Graphics card makers respond to RTX 30-series capacitor controversy (updated)

Well, one thing is certain, the nVidia reference spec has five POSCAPs and one MLCC array. Therefore, the cards with five or six POSCAPs are BELOW nVidia's spec and that IS the AIB partner's fault.

You are thinking of Igor's lab's image:

https://www.igorslab.de/wp-content/uploads/2020/09/Bottom-POSCAP-vs-MLCC.jpg

The image was made to show the possible choices. If you look at other capacitor locations, you can see the outline for either POSCAPs or an MLCC array in all 6.

If you read article, it doesn't state that 1 POSCAP is required. It simply states that either can be used in any of the 6 locations

https://www.igorslab.de/en/what-rea...tabilities-of-the-force-rtx-3080-andrtx-3090/

Techpowerup comes to the same conclusion as well:

"Another reason for this, according to Igor, is the actual "reference board" PG132 design, which is used as a reference, "Base Design" for partners to architecture their custom cards around. The thing here is that apparently NVIDIA's BOM left open choices in terms of power cleanup and regulation in the mounted capacitors. The Base Design features six mandatory capacitors for filtering high frequencies on the voltage rails (NVVDD and MSVDD). There are a number of choices for capacitors to be installed here, with varying levels of capability.
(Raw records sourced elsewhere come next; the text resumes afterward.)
--- src/rtl/mixer_if_demod.sv ---
`default_nettype none
// +--------------------------------------------------------------------------+
// | mixer_if_demod: square-wave NCO downmixer with integrate-and-dump output |
// | Revision: 1.0                                                            |
// +--------------------------------------------------------------------------+
module mixer_if_demod #(
  parameter int DW  = 12,
  parameter int PW  = 16,
  parameter int DEC = 16
) (
  input  logic                 clk,
  input  logic                 rst_n,
  input  logic                 clear,
  input  logic [PW-1:0]        phase_inc,
  input  logic                 s_valid,
  input  logic signed [DW-1:0] s_data,
  output logic                 m_valid,
  input  logic                 m_ready,
  output logic signed [DW+8:0] m_data,
  output logic                 overrun
);

  localparam int OW = DW + 9;
  localparam int CW = (DEC > 2) ? $clog2(DEC) : 1;
  localparam logic [CW-1:0] c_last = CW'(DEC - 1);

  logic [PW-1:0]        r_phase;
  logic signed [OW-1:0] r_acc;
  logic [CW-1:0]        r_count;

  logic signed [DW:0]   w_ext;
  logic signed [DW:0]   w_prod;
  logic signed [OW-1:0] w_prod_ext;
  logic signed [OW-1:0] w_sum;
  logic                 w_dump;

  // One extra bit so negating the most negative sample is exact.
  assign w_ext      = {s_data[DW-1], s_data};
  assign w_prod     = r_phase[PW-1] ? -w_ext : w_ext;
  assign w_prod_ext = {{(OW-DW-1){w_prod[DW]}}, w_prod};
  assign w_sum      = r_acc + w_prod_ext;
  assign w_dump     = s_valid && (r_count == c_last);

  always_ff @(posedge clk or negedge rst_n) begin
    if (!rst_n) begin
      r_phase <= '0;
      r_acc   <= '0;
      r_count <= '0;
      m_valid <= 1'b0;
      m_data  <= '0;
      overrun <= 1'b0;
    end else if (clear) begin
      r_phase <= '0;
      r_acc   <= '0;
      r_count <= '0;
      m_valid <= 1'b0;
      overrun <= 1'b0;
    end else begin
      if (m_valid && m_ready) begin
        m_valid <= 1'b0;
      end
      if (s_valid) begin
        r_phase <= r_phase + phase_inc;
        if (w_dump) begin
          r_acc   <= '0;
          r_count <= '0;
          // A result consumed this cycle frees the register for the new one.
          if (!m_valid || m_ready) begin
            m_valid <= 1'b1;
            m_data  <= w_sum;
          end else begin
            overrun <= 1'b1;
          end
        end else begin
          r_acc   <= w_sum;
          r_count <= r_count + CW'(1);
        end
      end
    end
  end

endmodule
`default_nettype wire

--- config.mk ---
export PLATFORM = sky130hd
export DESIGN_NAME = mixer_if_demod
export DESIGN_NICKNAME = d
export VERILOG_FILES = /design/src/rtl/mixer_if_demod.sv
export SDC_FILE = /design/constraint.sdc
export NUM_CORES = 1
export LEC_CHECK = 0
export CORE_MARGIN = 10
export CORE_UTILIZATION = 45
export CTS_CLUSTER_DIAMETER = 50
export DETAILED_ROUTE_END_ITERATION = 8
export PLACE_DENSITY_LB_ADDON = 0.3
export SYNTH_ARGS = -nofsm -noshare
export SYNTH_HDL_FRONTEND = slang
export SYNTH_SLANG_ARGS = --single-unit
--- constraint.sdc ---
create_clock -name clk -period 4 [get_ports clk]
set_input_delay 0.8 -clock clk [delete_from_list [all_inputs] [get_ports clk]]
set_output_delay 0.8 -clock clk [all_outputs]
set_load 0.05 [all_outputs]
POSCAPs (Conductive Polymer Tantalum Solid Capacitors) are generally worse than SP-CAPs (Conductive Polymer-Aluminium-Electrolytic-Capacitors) which are superseded in quality by MLCCs (Multilayer Ceramic Chip Capacitor, which have to be deployed in groups)."
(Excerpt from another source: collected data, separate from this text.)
===== src/rtl/rv32_pipe_pkg.sv =====
// rv32_pipe_pkg
// Shared definitions for the EX delay pipeline: default field widths,
// the NOP bundle contents (ADDI x0,x0,0 with its matching control fields)
// and a saturating add used by the optional performance counters
// (enabled in the top level with RV32_DELAY_PERF_EN).
package rv32_pipe_pkg;

  localparam int RV32_XLEN  = 32;
  localparam int RV32_ALU_W = 5;
  localparam int RV32_BSH_W = 4;
  localparam int RV32_PCC_W = 5;

  localparam logic [31:0] NOP_CODE    = 32'h0000_0013;
  localparam logic [4:0]  NOP_ALU     = 5'b0_0111;
  localparam logic [3:0]  NOP_BSHIFT  = 4'b0000;
  localparam logic [4:0]  NOP_PC_CTRL = 5'b1_000_1;

  // 16-bit counter increment that sticks at all-ones instead of wrapping.
  function automatic logic [15:0] sat_add16(input logic [15:0] a, input logic [3:0] inc);
    logic [16:0] sum;
    sum = {1'b0, a} + {13'd0, inc};
    return sum[16] ? 16'hFFFF : sum[15:0];
  endfunction

endpackage


===== src/rtl/rv32_delay_stage.sv =====
// rv32_delay_stage
// One register stage of the EX delay pipeline.
// Ports:
//   clk, rst        clock and synchronous active-high reset (loads NOP)
//   load            capture the *_i bundle this edge
//   nop_load        load the NOP bundle this edge (overrides load)
//   valid_i..pcc_i  incoming bundle
//   valid_o..pcc_o  registered bundle
// With neither load nor nop_load the stage holds its contents.
module rv32_delay_stage
  import rv32_pipe_pkg::*;
#(
  parameter int XLEN  = RV32_XLEN,
  parameter int ALU_W = RV32_ALU_W,
  parameter int BSH_W = RV32_BSH_W,
  parameter int PCC_W = RV32_PCC_W
) (
  input  logic             clk,
  input  logic             rst,
  input  logic             load,
  input  logic             nop_load,
  input  logic             valid_i,
  input  logic [XLEN-1:0]  code_i,
  input  logic [XLEN-1:0]  pc_i,
  input  logic [ALU_W-1:0] alu_i,
  input  logic [BSH_W-1:0] bsh_i,
  input  logic [PCC_W-1:0] pcc_i,
  output logic             valid_o,
  output logic [XLEN-1:0]  code_o,
  output logic [XLEN-1:0]  pc_o,
  output logic [ALU_W-1:0] alu_o,
  output logic [BSH_W-1:0] bsh_o,
  output logic [PCC_W-1:0] pcc_o
);

  logic             valid_q, valid_d;
  logic [XLEN-1:0]  code_q,  code_d;
  logic [XLEN-1:0]  pc_q,    pc_d;
  logic [ALU_W-1:0] alu_q,   alu_d;
  logic [BSH_W-1:0] bsh_q,   bsh_d;
  logic [PCC_W-1:0] pcc_q,   pcc_d;

  always_comb begin
    valid_d = valid_q;
    code_d  = code_q;
    pc_d    = pc_q;
    alu_d   = alu_q;
    bsh_d   = bsh_q;
    pcc_d   = pcc_q;
    if (nop_load) begin
      valid_d = 1'b0;
      code_d  = XLEN'(NOP_CODE);
      pc_d    = '0;
      alu_d   = ALU_W'(NOP_ALU);
      bsh_d   = BSH_W'(NOP_BSHIFT);
      pcc_d   = PCC_W'(NOP_PC_CTRL);
    end else if (load) begin
      valid_d = valid_i;
      code_d  = code_i;
      pc_d    = pc_i;
      alu_d   = alu_i;
      bsh_d   = bsh_i;
      pcc_d   = pcc_i;
    end
  end

  always_ff @(posedge clk) begin
    if (rst) begin
      valid_q <= 1'b0;
      code_q  <= XLEN'(NOP_CODE);
      pc_q    <= '0;
      alu_q   <= ALU_W'(NOP_ALU);
      bsh_q   <= BSH_W'(NOP_BSHIFT);
      pcc_q   <= PCC_W'(NOP_PC_CTRL);
    end else begin
      valid_q <= valid_d;
      code_q  <= code_d;
      pc_q    <= pc_d;
      alu_q   <= alu_d;
      bsh_q   <= bsh_d;
      pcc_q   <= pcc_d;
    end
  end

  assign valid_o = valid_q;
  assign code_o  = code_q;
  assign pc_o    = pc_q;
  assign alu_o   = alu_q;
  assign bsh_o   = bsh_q;
  assign pcc_o   = pcc_q;

endmodule


===== src/rtl/rv32_ex_delay_pipe.sv =====
// rv32_ex_delay_pipe
// DEPTH-stage delay pipeline carrying code, PC and ALU / barrel-shift /
// PC control fields from EX to the later execute stages.
// Ports:
//   clk, rst        clock, synchronous active-high reset (all stages NOP)
//   stall           hold every stage, input ignored
//   flush           load NOP into every stage, input discarded
//   valid_in, code_in, pc_in, alu_in, bshift_in, pc_ctrl_in   entry bundle
//   valid_out, code_out, pc_out, alu_out, bshift_out, pc_ctrl_out
//                   contents of the last stage (no extra output flop)
// Optional (macro RV32_DELAY_PERF_EN):
//   bubble_cnt      non-stalled edges with valid_out low, saturating
//   flush_kill_cnt  valid entries destroyed by flushes, saturating
// Priority per edge: rst > flush > stall > advance.
module rv32_ex_delay_pipe
  import rv32_pipe_pkg::*;
#(
  parameter int DEPTH = 2,
  parameter int XLEN  = RV32_XLEN,
  parameter int ALU_W = RV32_ALU_W,
  parameter int BSH_W = RV32_BSH_W,
  parameter int PCC_W = RV32_PCC_W
) (
  input  logic             clk,
  input  logic             rst,
  input  logic             stall,
  input  logic             flush,
  input  logic             valid_in,
  input  logic [XLEN-1:0]  code_in,
  input  logic [XLEN-1:0]  pc_in,
  input  logic [ALU_W-1:0] alu_in,
  input  logic [BSH_W-1:0] bshift_in,
  input  logic [PCC_W-1:0] pc_ctrl_in,
  output logic             valid_out,
  output logic [XLEN-1:0]  code_out,
  output logic [XLEN-1:0]  pc_out,
  output logic [ALU_W-1:0] alu_out,
  output logic [BSH_W-1:0] bshift_out,
  output logic [PCC_W-1:0] pc_ctrl_out
`ifdef RV32_DELAY_PERF_EN
  ,
  output logic [15:0]      bubble_cnt,
  output logic [15:0]      flush_kill_cnt
`endif
);

  // Chain index 0 is the entry bundle; index k+1 is the output of stage k.
  logic [DEPTH:0]   vld_c;
  logic [XLEN-1:0]  code_c [DEPTH+1];
  logic [XLEN-1:0]  pc_c   [DEPTH+1];
  logic [ALU_W-1:0] alu_c  [DEPTH+1];
  logic [BSH_W-1:0] bsh_c  [DEPTH+1];
  logic [PCC_W-1:0] pcc_c  [DEPTH+1];

  // A bubble carries NOP control fields, but its PC is kept for debug.
  assign vld_c[0]  = valid_in;
  assign code_c[0] = valid_in ? code_in    : XLEN'(NOP_CODE);
  assign pc_c[0]   = pc_in;
  assign alu_c[0]  = valid_in ? alu_in     : ALU_W'(NOP_ALU);
  assign bsh_c[0]  = valid_in ? bshift_in  : BSH_W'(NOP_BSHIFT);
  assign pcc_c[0]  = valid_in ? pc_ctrl_in : PCC_W'(NOP_PC_CTRL);

  // rst is handled inside each stage; flush beats stall.
  logic stage_load;
  logic stage_nop;
  assign stage_nop  = flush;
  assign stage_load = ~stall;

  for (genvar k = 0; k < DEPTH; k++) begin : g_stage
    rv32_delay_stage #(
      .XLEN (XLEN),
      .ALU_W(ALU_W),
      .BSH_W(BSH_W),
      .PCC_W(PCC_W)
    ) u_stage (
      .clk     (clk),
      .rst     (rst),
      .load    (stage_load),
      .nop_load(stage_nop),
      .valid_i (vld_c[k]),
      .code_i  (code_c[k]),
      .pc_i    (pc_c[k]),
      .alu_i   (alu_c[k]),
      .bsh_i   (bsh_c[k]),
      .pcc_i   (pcc_c[k]),
      .valid_o (vld_c[k+1]),
      .code_o  (code_c[k+1]),
      .pc_o    (pc_c[k+1]),
      .alu_o   (alu_c[k+1]),
      .bsh_o   (bsh_c[k+1]),
      .pcc_o   (pcc_c[k+1])
    );
  end

  assign valid_out   = vld_c[DEPTH];
  assign code_out    = code_c[DEPTH];
  assign pc_out      = pc_c[DEPTH];
  assign alu_out     = alu_c[DEPTH];
  assign bshift_out  = bsh_c[DEPTH];
  assign pc_ctrl_out = pcc_c[DEPTH];

`ifdef RV32_DELAY_PERF_EN
  logic [15:0] bubble_cnt_q, bubble_cnt_d;
  logic [15:0] flush_kill_cnt_q, flush_kill_cnt_d;
  logic [3:0]  kill_num;

  always_comb begin
    kill_num = '0;
    for (int k = 1; k <= DEPTH; k++) begin
      kill_num = kill_num + 4'(vld_c[k]);
    end
    bubble_cnt_d     = bubble_cnt_q;
    flush_kill_cnt_d = flush_kill_cnt_q;
    if (!stall && !vld_c[DEPTH]) begin
      bubble_cnt_d = sat_add16(bubble_cnt_q, 4'd1);
    end
    if (flush) begin
      flush_kill_cnt_d = sat_add16(flush_kill_cnt_q, kill_num);
    end
  end

  always_ff @(posedge clk) begin
    if (rst) begin
      bubble_cnt_q     <= '0;
      flush_kill_cnt_q <= '0;
    end else begin
      bubble_cnt_q     <= bubble_cnt_d;
      flush_kill_cnt_q <= flush_kill_cnt_d;
    end
  end

  assign bubble_cnt     = bubble_cnt_q;
  assign flush_kill_cnt = flush_kill_cnt_q;
`endif

endmodule


===== config.mk =====
export PLATFORM = sky130hd
export DESIGN_NAME = rv32_ex_delay_pipe
export DESIGN_NICKNAME = d
export VERILOG_FILES = /design/src/rtl/rv32_pipe_pkg.sv /design/src/rtl/rv32_delay_stage.sv /design/src/rtl/rv32_ex_delay_pipe.sv
export SDC_FILE = /design/constraint.sdc
export NUM_CORES = 1
export LEC_CHECK = 0
export ABC_AREA = 0
export CAP_MARGIN = 5
export CORE_MARGIN = 3
export CORE_UTILIZATION = 52
export CTS_CLUSTER_DIAMETER = 60
export CTS_CLUSTER_SIZE = 28
export DETAILED_ROUTE_END_ITERATION = 8
export HOLD_SLACK_MARGIN = 0.08
export PLACE_DENSITY_LB_ADDON = 0.3
export REMOVE_ABC_BUFFERS = 1
export SLEW_MARGIN = 20
export SYNTH_ARGS = -nofsm -noshare
export SYNTH_HDL_FRONTEND = slang
export SYNTH_SLANG_ARGS = --single-unit

===== constraint.sdc =====
create_clock -name clk -period 1.9 [get_ports clk]
set_input_delay 0.38 -clock clk [delete_from_list [all_inputs] [get_ports clk]]
set_output_delay 0.38 -clock clk [all_outputs]
set_load 0.01 [all_outputs]

==> impl_metrics.csv <==
group,metric,value,unit
run_status,outcome,"finished clean",
cells_and_area,fillerInstances,809,
route,firstDrtPassIters,4,
worst_setup_path,reg2reg_depth,2,
cells_and_area,final_cell_mix,"159 x clkdlybuf4s50_1, 158 x dfxtp_1, 112 x mux2i_1, 105 x nor2_1, 46 x nand2_1",
clock_network,cts_tree,"built",
power_and_ir_drop,vdd_drop_max,0.692,mV
worst_setup_path,worstSetupEndpointType,"output port",
global_route,overflow,0,
clock_network,cts_buffers,17,
floorplanning,start_util,54.8,%
min_path,min_path_type,"in -> reg",
worst_setup_path,rr_startpoint,"g_stage[1].u_stage.pc_o[16]",
clock_network,cts_hold_buf,0,
synthesis,ys_types,14,
route,drcViolationCount,0,
global_route,grtUsageTotal,19.7,%
clock_network,cts_resized,0,
placed_design,place_inst,838,
worst_setup_path,worstSetupPathType,"reg -> out",
floorplanning,boundaryPins,162,
route,vias_per_cell,5.04,
sta,relSlewSlack,70.7,%
sta,finalSetupViolations,0,
cells_and_area,design_area,8050,µm²
clock_network,post-cts-setup-buffers,0,
sta,period_minus_slack,1.71,ns
floorplanning,placementRows,38,
synthesis,postSynthCellCount,608,
route,wl_per_cell,14.5,µm
sta,setup_tns,0,ns
worst_setup_path,cp_slowest_cell,"clkdlybuf4s50_1",
route,vias,4386,
worst_setup_path,start_kind,"register",
clock_network,clk_pin_slew,0.06,ns
min_path,min-delay-start,"valid_in",
cells_and_area,fin_cells,870,
worst_setup_path,worstPathArrival,1.33,ns
route,ant_nets,0,
worst_setup_path,path_max_fanout,2,
worst_setup_path,rrSetupSlack,1.24,ns
sta,fin_worst_skew,0.00412,ns
power_and_ir_drop,leakagePower,3.15,nW
worst_setup_path,r2r_end,"g_stage[1].u_stage.pc_o[16]",
worst_setup_path,crit_family,"buffers and inverters",
synthesis,yosysWarnings,0,
placed_design,io_buffers,161,
worst_setup_path,crit_start,"g_stage[1].u_stage.pc_o[8]",
run,cap_violations,0,
sta,slew_violations,0,
cells_and_area,drive_gt1_share,6.58,%
synthesis,yosysSeqAreaShare,51.8,%
synthesis,syn-cell-area,6100,µm²
power_and_ir_drop,power_density,901,nW/µm²
global_route,grt_pass1_wl,20500,µm
sta,fin_crit_sh,89.9,%
clock_network,clkSinkCount,158,
min_path,holdPathStages,3,
clock_network,htreeDepth,4,
sta,clock.fmax,586,MHz
route,drt-total-wl,12600,µm
clock_network,clk_path_buf_depth,2,
clock_network,clock-root-buffer,"clkbuf_16",
clock_network,clock_latency,0.41,ns
floorplanning,dieHeight,114,µm
sta,rsz0062_at_grt,"no",
synthesis,synth_seq_cells,158,
global_route,grt_max_degree,50,
global_route,antenna_found_initial,0,
floorplanning,die_w,114,µm
sta,fin_hold_ws,0.364,ns
min_path,min_to,"g_stage[0].u_stage.code_o[2]",
worst_setup_path,path_buf_inv,1,
floorplanning,dieArea,13100,µm²
cells_and_area,layout.cells.most_common,"clkdlybuf4s50_1",
placed_design,dp_hpwl,8660,µm
placed_design,post_dp_cell_area,7460,µm²
cells_and_area,final_nets,800,
route,initialDrtViolationCount,205,
worst_setup_path,cpPeakStageDelay,0.57,ns
sta,finalHoldViolCount,0,
cells_and_area,area_delta_synth_final,32.0,%
synthesis,avgSynthCellArea,10.0,µm²
global_route,grt_pass1_vias,4378,
worst_setup_path,cp_cell_sequence,"clkdlybuf4s50_1",
worst_setup_path,crit_required,1.52,ns
placed_design,place_congestion,0.694,
floorplanning,coreArea,11100,µm²
power_and_ir_drop,p_total,0.00726,W
cells_and_area,insertedDiodeCount,0,
sta,max_slew.worst_pin.slew,0.440,ns
cell type report:
type	instances	area (µm²)	share of cell area, %
Multi-Input combinational cell	364	2320	28.8
Clock inverter	5	50.0	0.622
Sequential cell	158	3160	39.3
Tap cell	140	175	2.18
Clock buffer	27	543	6.74
Timing Repair Buffer	176	1800	22.3
how the worst max path moves through the flow:
stage	to	depth (start not counted)
after floorplan	g_stage[0].u_stage.pc_o[0]	2
after global placement	g_stage[1].u_stage.pc_o[30]	4
after detailed placement	g_stage[0].u_stage.pc_o[0]	4
after CTS	code_out[23]	1
after global routing	alu_out[3]	1
final	pc_out[8]	1
cell families (layout without fill, tap and decap cells):
family | after synthesis | in the layout | synth area share [%]
AND/OR/NAND/NOR | 206 | 206 | 15.9
AO/OA/AOI/OAI | 46 | 46 | 3.77
multiplexers | 112 | 112 | 18.4
buffers and inverters | 86 | 208 | 10.1
flip-flops | 158 | 158 | 51.8
registers in the layout, indices dropped and copies added (netlist names):
name and count:
g_stage.u_stage.alu_o 10, g_stage.u_stage.code_o 64, g_stage.u_stage.pcc_o 10, g_stage.u_stage.bsh_o 8, g_stage.u_stage.pc_o 64, g_stage.u_stage.valid_o 2
stage by stage:
step                      setup WS (ns)  utilization [%]
final                             0.193             72.4
after global routing              0.135             72.4
after CTS                         0.169             72.4
after detailed placement          0.156             67.0
after global placement            0.210             67.0
after floorplan                   -1.07                -
synth_stat cells:
cell        n  area share, %
or2_1       1           0.10
buf_2       8           0.66
nand3b_1   38            4.7
nor2b_1     8           0.82
nor3b_1     8           0.98
mux2i_1   112             18
buf_6      12            2.2
nand2_1    46            2.8
a21oi_1    38            3.1
clkbuf_1   14           0.86
nor2_1    105            6.5
buf_4      52            6.4
o21ai_1     8           0.66
dfxtp_1   158             52
worst register-to-register path, stage by stage, from the launching register on:
cell and delay, ns:
dfxtp_1 0.32, mux2i_1 0.16, nor2_1 0.06
power breakdown:
| group | internal, W | total, W | switching [W] | leakage (nW) |
|---|---|---|---|---|
| clock | 0.00208 | 0.00331 | 0.00124 | 0.299 |
| sequential | 0.00337 | 0.00339 | 0.0000267 | 1.28 |
| combinational | 0.000315 | 0.000551 | 0.000236 | 1.58 |
| total | 0.00576 | 0.00726 | 0.00150 | 3.15 |
metal layers:
metal | track usage [%] | vias to the layer above | share of wire [%]
met1 | 23.1 | 2035 | 43
met3 | 8.19 | 16 | 9.4
li1 | - | 2193 | -
met5 | 0 | - | 0
met2 | 32.6 | 142 | 46
met4 | 6.89 | 0 | 1.1
Power figures use the tool's default switching activity.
Mind you even if we didn't have 6 POSCAP designs, this issue is still occurring on cards with 1 or even 2. According to Igor, Nvidia did not give AIBs enough time to test or bin their cards so they were going into this pretty blind.
 
And in my opinion they created the problem in the first place by grossly underspeccing their batteries. iPhones have absurdly small battery capacities compared to equivalent Android phones and peak power delivery of a lithium rechargeable cell is directly proportional to capacity. Android phones can afford to lose far more capacity than Apple phones before power instability even becomes a problem. IMHO they were technically correct that the throttling was the correct move but customers still have every right to be infuriated both because they hid this from them and because it was entirely preventable by actually putting a decently sized battery in the damn thing in the first place.
iPhone batteries are smaller than android counterparts yet the phones always last way longer. It’s because they are far more efficient and this has the added bonus of charging quicker. They do this whilst absolutely running rings around Android phones performance wise too. The cheapest iPhone the SE smokes even a Note20 in every test.
 
You mean because Nvidia set the minimum spec too low. AIBs were following Nvidia guidance. There are always going to be budget models regardless of card. Not everyone needs ln2 cards. It was up to Nvidia to set the floor and they messed up.

So what cards are going to be affected by this driver performance reduction and what solution is being provided to owners of cards that are effected (a clock reduction is not a solution)?

I believe we will also need a retest with the updated driver as well to see the impact on performance. If they reduce clocks by 5%, that would be significant.

The results are not representative anyway due to the AMD cpu being used so the performance is heavily crippled.